Atlético Nacional Femenino is a professional women's football club based in Medellín, Colombia. They are the women's football section of Atlético Nacional and they currently play in the Colombian Women's Football League, the top level women's football league in Colombia.

==History==
Atlético Nacional Femenino was founded as a youth academy team on 25 August 2009, with the project being led by manager Diego Bedoya and supported by Víctor Marulanda. Approximately 300 girls showed up to the recruitment sessions held by the club, of which 90 were eventually selected to start their development process and join the different youth divisions of the club. By 2017 a senior and an under-17 team were entered into the tournaments organized by Difútbol, the governing body of amateur football in Colombia, and participation in the Colombian Women's Football League organized by the professional body Dimayor was confirmed starting from 2018.

On 10 February 2018, Atlético Nacional played their first match in the professional women's football league, defeating Real Cartagena by a 2–0 score.
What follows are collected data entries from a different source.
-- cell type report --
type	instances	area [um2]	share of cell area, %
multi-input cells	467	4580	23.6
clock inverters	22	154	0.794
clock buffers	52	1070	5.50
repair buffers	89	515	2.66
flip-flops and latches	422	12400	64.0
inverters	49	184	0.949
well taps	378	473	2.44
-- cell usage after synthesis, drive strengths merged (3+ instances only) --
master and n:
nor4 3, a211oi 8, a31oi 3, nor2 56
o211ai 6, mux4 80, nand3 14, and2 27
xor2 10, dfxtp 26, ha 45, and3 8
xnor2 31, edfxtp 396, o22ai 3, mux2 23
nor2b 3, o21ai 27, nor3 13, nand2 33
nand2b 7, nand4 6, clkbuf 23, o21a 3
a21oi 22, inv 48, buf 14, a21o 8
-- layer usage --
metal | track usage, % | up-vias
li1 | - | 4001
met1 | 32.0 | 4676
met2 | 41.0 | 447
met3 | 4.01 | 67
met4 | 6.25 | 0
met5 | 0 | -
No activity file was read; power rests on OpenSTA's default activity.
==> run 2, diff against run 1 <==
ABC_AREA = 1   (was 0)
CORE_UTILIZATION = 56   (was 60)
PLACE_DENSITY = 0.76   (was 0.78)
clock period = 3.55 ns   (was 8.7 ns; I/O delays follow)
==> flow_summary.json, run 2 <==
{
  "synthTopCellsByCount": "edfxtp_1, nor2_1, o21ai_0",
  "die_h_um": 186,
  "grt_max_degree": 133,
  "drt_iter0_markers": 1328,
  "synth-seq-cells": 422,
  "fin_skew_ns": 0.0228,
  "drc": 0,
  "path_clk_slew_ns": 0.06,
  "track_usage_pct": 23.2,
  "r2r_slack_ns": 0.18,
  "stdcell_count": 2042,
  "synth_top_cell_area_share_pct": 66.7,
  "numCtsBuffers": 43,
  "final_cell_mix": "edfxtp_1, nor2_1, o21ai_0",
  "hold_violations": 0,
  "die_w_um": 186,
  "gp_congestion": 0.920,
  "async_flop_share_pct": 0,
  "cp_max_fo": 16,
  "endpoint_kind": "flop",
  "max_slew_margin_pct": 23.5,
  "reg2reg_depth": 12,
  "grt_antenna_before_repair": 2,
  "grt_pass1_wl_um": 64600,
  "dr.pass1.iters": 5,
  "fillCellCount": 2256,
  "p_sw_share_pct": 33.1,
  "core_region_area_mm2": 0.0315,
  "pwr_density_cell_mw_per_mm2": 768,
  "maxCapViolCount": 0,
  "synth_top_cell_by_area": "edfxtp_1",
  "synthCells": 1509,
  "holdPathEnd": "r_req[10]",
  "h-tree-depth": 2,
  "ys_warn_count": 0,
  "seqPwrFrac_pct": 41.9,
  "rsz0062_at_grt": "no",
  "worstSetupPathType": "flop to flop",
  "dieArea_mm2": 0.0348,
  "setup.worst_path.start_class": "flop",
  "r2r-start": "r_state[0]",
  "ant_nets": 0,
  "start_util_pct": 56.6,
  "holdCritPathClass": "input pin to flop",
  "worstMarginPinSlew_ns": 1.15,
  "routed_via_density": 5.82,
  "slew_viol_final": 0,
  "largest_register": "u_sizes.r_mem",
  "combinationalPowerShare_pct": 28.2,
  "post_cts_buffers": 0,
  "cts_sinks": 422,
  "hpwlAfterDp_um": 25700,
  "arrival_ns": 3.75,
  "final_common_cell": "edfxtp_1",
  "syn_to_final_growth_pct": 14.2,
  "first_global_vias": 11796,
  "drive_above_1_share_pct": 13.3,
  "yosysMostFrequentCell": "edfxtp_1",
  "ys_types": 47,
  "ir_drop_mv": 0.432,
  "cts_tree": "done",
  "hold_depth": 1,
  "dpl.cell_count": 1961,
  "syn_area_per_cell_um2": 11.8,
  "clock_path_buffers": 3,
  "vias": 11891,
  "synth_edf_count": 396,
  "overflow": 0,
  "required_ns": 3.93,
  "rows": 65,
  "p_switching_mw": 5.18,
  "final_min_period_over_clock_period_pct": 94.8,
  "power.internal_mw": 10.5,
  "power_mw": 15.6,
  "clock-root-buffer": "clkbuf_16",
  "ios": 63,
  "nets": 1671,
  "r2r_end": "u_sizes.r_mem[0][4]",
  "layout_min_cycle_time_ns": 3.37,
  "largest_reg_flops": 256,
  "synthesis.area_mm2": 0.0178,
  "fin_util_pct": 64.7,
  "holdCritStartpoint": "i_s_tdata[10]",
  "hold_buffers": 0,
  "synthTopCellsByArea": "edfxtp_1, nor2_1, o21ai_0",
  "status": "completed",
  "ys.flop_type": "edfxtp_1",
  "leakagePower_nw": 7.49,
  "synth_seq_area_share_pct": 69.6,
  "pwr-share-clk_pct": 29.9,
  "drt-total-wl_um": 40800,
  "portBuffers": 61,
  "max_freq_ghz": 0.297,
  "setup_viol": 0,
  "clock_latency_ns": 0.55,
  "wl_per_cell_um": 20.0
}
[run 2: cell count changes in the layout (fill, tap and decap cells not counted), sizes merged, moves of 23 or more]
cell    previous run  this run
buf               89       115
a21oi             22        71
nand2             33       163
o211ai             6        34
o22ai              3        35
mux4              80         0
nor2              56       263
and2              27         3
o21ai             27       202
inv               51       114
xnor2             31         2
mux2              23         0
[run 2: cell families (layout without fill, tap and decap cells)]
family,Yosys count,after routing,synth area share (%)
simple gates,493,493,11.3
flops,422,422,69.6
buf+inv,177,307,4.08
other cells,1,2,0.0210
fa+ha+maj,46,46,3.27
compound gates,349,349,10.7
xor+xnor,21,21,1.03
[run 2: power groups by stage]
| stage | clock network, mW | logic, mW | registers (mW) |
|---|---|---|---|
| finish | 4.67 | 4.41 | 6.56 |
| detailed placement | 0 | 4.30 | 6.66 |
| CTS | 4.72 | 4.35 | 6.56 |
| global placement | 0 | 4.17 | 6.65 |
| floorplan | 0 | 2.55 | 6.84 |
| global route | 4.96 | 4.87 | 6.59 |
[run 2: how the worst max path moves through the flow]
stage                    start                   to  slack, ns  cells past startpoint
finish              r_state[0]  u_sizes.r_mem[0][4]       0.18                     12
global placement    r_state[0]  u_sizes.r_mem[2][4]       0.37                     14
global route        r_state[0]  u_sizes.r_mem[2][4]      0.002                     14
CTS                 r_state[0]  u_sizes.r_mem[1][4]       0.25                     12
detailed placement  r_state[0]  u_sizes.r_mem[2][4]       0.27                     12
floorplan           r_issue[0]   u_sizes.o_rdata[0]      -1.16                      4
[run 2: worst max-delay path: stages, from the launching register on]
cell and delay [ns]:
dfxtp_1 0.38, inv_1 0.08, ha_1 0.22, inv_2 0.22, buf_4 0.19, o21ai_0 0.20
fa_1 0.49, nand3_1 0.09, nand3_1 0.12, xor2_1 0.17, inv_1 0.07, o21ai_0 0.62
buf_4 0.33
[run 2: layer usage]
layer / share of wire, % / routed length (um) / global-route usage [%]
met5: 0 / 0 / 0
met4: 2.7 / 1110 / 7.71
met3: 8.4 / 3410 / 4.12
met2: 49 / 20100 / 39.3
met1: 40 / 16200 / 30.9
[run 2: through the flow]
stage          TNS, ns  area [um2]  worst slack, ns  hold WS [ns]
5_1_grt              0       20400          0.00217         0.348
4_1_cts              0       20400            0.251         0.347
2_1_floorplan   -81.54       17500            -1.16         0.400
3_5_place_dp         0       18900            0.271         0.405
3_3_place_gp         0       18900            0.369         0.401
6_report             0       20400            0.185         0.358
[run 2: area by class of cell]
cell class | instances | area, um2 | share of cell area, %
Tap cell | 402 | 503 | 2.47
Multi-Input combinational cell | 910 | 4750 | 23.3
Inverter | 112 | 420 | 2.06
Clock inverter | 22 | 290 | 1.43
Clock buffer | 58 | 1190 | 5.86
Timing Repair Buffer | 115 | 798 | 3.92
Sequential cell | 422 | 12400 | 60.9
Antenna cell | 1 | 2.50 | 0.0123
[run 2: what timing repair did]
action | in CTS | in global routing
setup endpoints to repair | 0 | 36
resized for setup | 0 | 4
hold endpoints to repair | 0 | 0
## config.mk

```make
export PLATFORM = sky130hd
export DESIGN_NAME = whitespace_trim_percent_encoder_core
export DESIGN_NICKNAME = d
export VERILOG_FILES = /design/src/hw/rtl/wtpe_pkg.sv /design/src/hw/rtl/wtpe_enc.sv /design/src/hw/rtl/whitespace_trim_percent_encoder_core.sv
export SDC_FILE = /design/constraint.sdc
export NUM_CORES = 1
export LEC_CHECK = 0
export BUFFER_PORTS_ARGS = -buffer_cell sky130_fd_sc_hd__buf_2
export CAP_MARGIN = 20
export CORE_MARGIN = 2
export CORE_UTILIZATION = 50
export DETAILED_ROUTE_END_ITERATION = 8
export PLACE_DENSITY_LB_ADDON = 0.25
export SLEW_MARGIN = 20
export SYNTH_ARGS = -nofsm -noshare
export SYNTH_HDL_FRONTEND = slang
export SYNTH_SLANG_ARGS = --single-unit
```

## constraint.sdc

```tcl
create_clock -name clk -period 3.6 [get_ports clk]
set_clock_uncertainty 0.05 [all_clocks]
set_input_delay 0.36 -clock clk [delete_from_list [all_inputs] [get_ports clk]]
set_output_delay 0.36 -clock clk [all_outputs]
set_load 0.005 [all_outputs]
```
The team reached the finals of the competition, in which they were defeated by Atlético Huila on penalty kicks. The club made it to the knockout stages of the domestic league in the subsequent seasons: in 2019 and 2020, Atlético Nacional reached the quarter-finals, being knocked out by América de Cali both times, and in 2021 they were defeated by Santa Fe in the semi-finals. However, in 2022 they placed eleventh in the first stage of the season and thus failed to advance to the final stages for the first time in the club's history.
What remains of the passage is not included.